Drug administration in hypothalamus or medulla oblongata

Intra-hypothalamic administration of 5 pmol/mouse orexin-A (Wako, Osaka, Japan), dissolved in saline, was performed immediately after middle cerebral artery occlusion (MCAO). The selective non-peptide orexin-1 receptor antagonist inhibitor, N-(2-methyl-6-benzoxazolyl)-N′-1,5-naphthyridin-4-yl urea (SB334867) (Tocris Bioscience, St. Louis, MO, USA), was dissolved in 1% DMSO and administered (intramedullary; 50 or 200 pmol/mouse) 30 min before saline or orexin-A intra-hypothalamic administration. The orexin-A and SB334867 doses and the experimental schedule used here were chosen based on our previous publication [8]. All intra-hypothalamic administrations were performed as previously reported [8], [23], [24]. The administration volume for orexin-A and SB334867 was 0.2 µL/mouse. Mice were anesthetized with pentobarbital (40 mg/kg) and immobilized on a stereotaxic instrument (SR-5M; NARISHIGE Co., Ltd., Tokyo, Japan). A microsyringe with a 30-gauge stainless-steel needle was used for all experiments. As previously reported [23], [24] (but with some modifications), the needle was inserted unilaterally into the hypothalamus (1.3 mm posterior to bregma, 0.5 mm lateral from the midline and 5.7 mm deep) and the medulla oblongata (7.8 mm posterior to bregma, 0.5 mm lateral from the midline and 5.2 mm deep). The injection site of the hypothalamus and medulla oblongata was confirmed with 0.5% trypan blue in saline (0.2 µL/mouse).

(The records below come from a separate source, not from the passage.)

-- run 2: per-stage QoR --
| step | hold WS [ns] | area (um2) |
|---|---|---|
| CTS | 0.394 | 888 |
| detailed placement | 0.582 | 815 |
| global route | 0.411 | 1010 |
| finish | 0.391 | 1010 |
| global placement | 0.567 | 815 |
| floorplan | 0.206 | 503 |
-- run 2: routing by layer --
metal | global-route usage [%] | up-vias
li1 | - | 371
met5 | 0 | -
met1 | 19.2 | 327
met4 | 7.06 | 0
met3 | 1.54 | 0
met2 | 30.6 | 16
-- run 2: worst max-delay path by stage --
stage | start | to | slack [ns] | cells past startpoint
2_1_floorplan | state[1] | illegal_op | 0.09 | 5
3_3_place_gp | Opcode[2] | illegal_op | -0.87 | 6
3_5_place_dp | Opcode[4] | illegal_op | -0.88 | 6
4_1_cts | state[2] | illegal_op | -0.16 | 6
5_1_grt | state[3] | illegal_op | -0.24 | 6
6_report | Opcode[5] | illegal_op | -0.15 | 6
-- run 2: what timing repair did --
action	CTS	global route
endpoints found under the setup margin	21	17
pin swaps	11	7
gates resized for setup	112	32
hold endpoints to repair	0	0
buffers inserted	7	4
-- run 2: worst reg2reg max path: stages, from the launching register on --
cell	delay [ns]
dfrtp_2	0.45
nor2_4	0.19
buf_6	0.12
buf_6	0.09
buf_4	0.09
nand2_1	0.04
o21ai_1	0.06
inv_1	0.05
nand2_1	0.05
### src/rtl/mem_access_pipe.sv
// -----------------------------------------------------------------------------
// mem_access_pipe
//
// MEM pipeline stage sitting between execute and write-back. ALU ops and
// posted stores flow through with one cycle of latency at one op per cycle.
// Loads issue a read to an external fixed-latency data memory and wait
// MEM_LATENCY cycles for the word, giving a load latency of MEM_LATENCY+1.
// The sideband bus (RegWrite, MemtoReg, rdist, pc, ...) is carried unmodified.
//
// Parameters
//   CTRL_WIDTH       width of the packed sideband bus
//   DATA_ADDR_WIDTH  word-address width driven to the data memory
//   MEM_LATENCY      cycles from mem_re to valid mem_rdata (1..15)
//
// Ports
//   CLK, reset        clock, synchronous active-high reset
//   flush             kill in-flight load and output register
//   in_valid/in_ready upstream handshake (EX -> MEM)
//   MemRead/MemWrite  op is a load / store (both set = load)
//   ctrl_in           sideband from EX
//   alu_result        ALU result / memory word address
//   register_data     store data
//   out_valid/out_ready downstream handshake (MEM -> WB)
//   ctrl_out, alu_result_next, read_data  registered outputs to WB
//   mem_re/mem_we     one-cycle read/write strobes
//   mem_addr/mem_wdata address and write data to the data memory
//   mem_rdata         read data, valid MEM_LATENCY cycles after mem_re
// -----------------------------------------------------------------------------
module mem_access_pipe #(
    parameter int CTRL_WIDTH      = 64,
    parameter int DATA_ADDR_WIDTH = 17,
    parameter int MEM_LATENCY     = 2
) (
    input  logic                       CLK,
    input  logic                       reset,
    input  logic                       flush,
    input  logic                       in_valid,
    output logic                       in_ready,
    input  logic                       MemRead,
    input  logic                       MemWrite,
    input  logic [CTRL_WIDTH-1:0]      ctrl_in,
    input  logic [31:0]                alu_result,
    input  logic [31:0]                register_data,
    output logic                       out_valid,
    input  logic                       out_ready,
    output logic [CTRL_WIDTH-1:0]      ctrl_out,
    output logic [31:0]                alu_result_next,
    output logic [31:0]                read_data,
    output logic                       mem_re,
    output logic                       mem_we,
    output logic [DATA_ADDR_WIDTH-1:0] mem_addr,
    output logic [31:0]                mem_wdata,
    input  logic [31:0]                mem_rdata
);

    typedef enum logic {
        S_IDLE,
        S_WAIT
    } state_t;

    // Counter preload: cnt reaches 0 in the cycle mem_rdata is valid.
    localparam logic [3:0] LAT_M1 = 4'(MEM_LATENCY - 1);

    state_t                r_state;
    state_t                w_state_next;
    logic [3:0]            r_cnt;
    logic [CTRL_WIDTH-1:0] r_hold_ctrl;
    logic [31:0]           r_hold_alu;
    logic                  r_out_valid;
    logic [CTRL_WIDTH-1:0] r_ctrl_out;
    logic [31:0]           r_alu_out;
    logic [31:0]           r_read_data;

    logic                  w_free;
    logic                  w_in_ready;
    logic                  w_acc;
    logic                  w_load_acc;
    logic                  w_done;

    // The output register can take a new value if empty or being drained.
    assign w_free     = !r_out_valid | out_ready;
    assign w_acc      = in_valid & w_in_ready;
    assign w_load_acc = w_acc & MemRead;
    assign w_done     = (r_state == S_WAIT) && (r_cnt == 4'd0);

    // ---------------------------------------------------------------- FSM ---
    // NOTE: sequential state uses non-blocking (<=) so every register samples
    // pre-edge values; combinational blocks use blocking (=).
    always_ff @(posedge CLK) begin
        if (reset || flush) begin
            r_state <= S_IDLE;
        end else begin
            r_state <= w_state_next;
        end
    end

    // NOTE: every signal written in always_comb gets a default first so no
    // path leaves it unassigned and no latch is inferred.
    always_comb begin
        w_state_next = r_state;
        case (r_state)
            S_IDLE: if (w_load_acc) w_state_next = S_WAIT;
            S_WAIT: if (r_cnt == 4'd0) w_state_next = S_IDLE;
            default: w_state_next = S_IDLE;
        endcase
    end

    always_comb begin
        w_in_ready = (r_state == S_IDLE) & w_free & !flush;
        mem_re     = in_valid & w_in_ready & MemRead;
        // A load with MemWrite also set is still only a load.
        mem_we     = in_valid & w_in_ready & MemWrite & !MemRead;
    end

    assign in_ready  = w_in_ready;
    assign mem_addr  = alu_result[DATA_ADDR_WIDTH-1:0];
    assign mem_wdata = register_data;

    // ------------------------------------------------------------ counter ---
    always_ff @(posedge CLK) begin
        if (reset || flush) begin
            r_cnt <= 4'd0;
        end else if (w_load_acc) begin
            r_cnt <= LAT_M1;
        end else if (r_state == S_WAIT && r_cnt != 4'd0) begin
            r_cnt <= r_cnt - 4'd1;
        end
    end

    // ------------------------------------------------------- load hold regs -
    // NOTE: pure datapath holding registers carry no reset; they are only
    // read after being written by an accepted load.
    always_ff @(posedge CLK) begin
        if (w_load_acc) begin
            r_hold_ctrl <= ctrl_in;
            r_hold_alu  <= alu_result;
        end
    end

    // ---------------------------------------------------- output register ---
    always_ff @(posedge CLK) begin
        if (reset) begin
            r_out_valid <= 1'b0;
            r_ctrl_out  <= '0;
            r_alu_out   <= '0;
            r_read_data <= '0;
        end else if (flush) begin
            r_out_valid <= 1'b0;
        end else if (w_done) begin
            r_out_valid <= 1'b1;
            r_ctrl_out  <= r_hold_ctrl;
            r_alu_out   <= r_hold_alu;
            r_read_data <= mem_rdata;
        end else if (w_acc && !MemRead) begin
            r_out_valid <= 1'b1;
            r_ctrl_out  <= ctrl_in;
            r_alu_out   <= alu_result;
            r_read_data <= '0;
        end else if (out_ready) begin
            // Covers the load-accept cycle too: the previous result drains.
            r_out_valid <= 1'b0;
        end
    end

    assign out_valid       = r_out_valid;
    assign ctrl_out        = r_ctrl_out;
    assign alu_result_next = r_alu_out;
    assign read_data       = r_read_data;

endmodule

Animal model of focal cerebral ischemia

The experimental transient focal ischemia mouse model was induced by performing MCAO, as described previously [25]. Briefly, mice were anesthetized with 2% isoflurane (Abbott Japan, Osaka, Japan) and maintained in an anesthetized state with 1% isoflurane. The common carotid artery (CCA) and external carotid artery were firstly ligated, followed by isolation of the internal carotid artery (ICA). An 8-0 filament (Shirakawa, Fukushima, Japan) coated with a 4-mm thin silicon coat tip (Provil novo Medium; Heraeus Kulzer, Hanau, Germany) was inserted into the left ICA (advanced 9 mm) for 2 h to occlude the left middle cerebral artery (MCA) at its origin through the bifurcation site of CCA. Mice were then anesthetized again, and the occluding filament was gently withdrawn back into the common carotid to allow reperfusion. Sham-operated mice received the same surgery except the filament was not inserted. Body temperature was maintained at 37.0±0.5°C by placing each mouse on a heating pad (FH-100, Unique Medical, Osaka, Japan), which was controlled by a rectal temperature probe (PTE-101, Unique Medical) and a small animal heat controller (ATC-101B, Unique Medical) during surgery and the recovery period. Relative cerebral blood flow (rCBF) was measured by laser Doppler Flowmetry (LDF) (TBF-LN1; Unique Medical) to assess the adequacy of the vascular occlusion and reperfusion, as previously described [25]. MCAO is achieved by a decrease in rCBF to 40% of control values, which is recovered to approximately 100% by reperfusion. In addition, physiological parameters were measured before, during and 30 min after MCAO using a sphygmomanometer (TK-370C; BrainScience Idea, Osaka, Japan) and i-STAT (300F; FUSO Pharmaceutical Industries, Osaka, Japan) [25]. Physiological parameters were within normal physiological ranges in all animals at baseline, during MCAO, and during early reperfusion. We eliminated mice with pricking brain on the silicon coated 8-0 nylon monofilament and unsuccessful infarction on day 3 after MCAO. Thus, the final number of mice was described in each legend. In addition, there are not dead mice by MCAO in present study.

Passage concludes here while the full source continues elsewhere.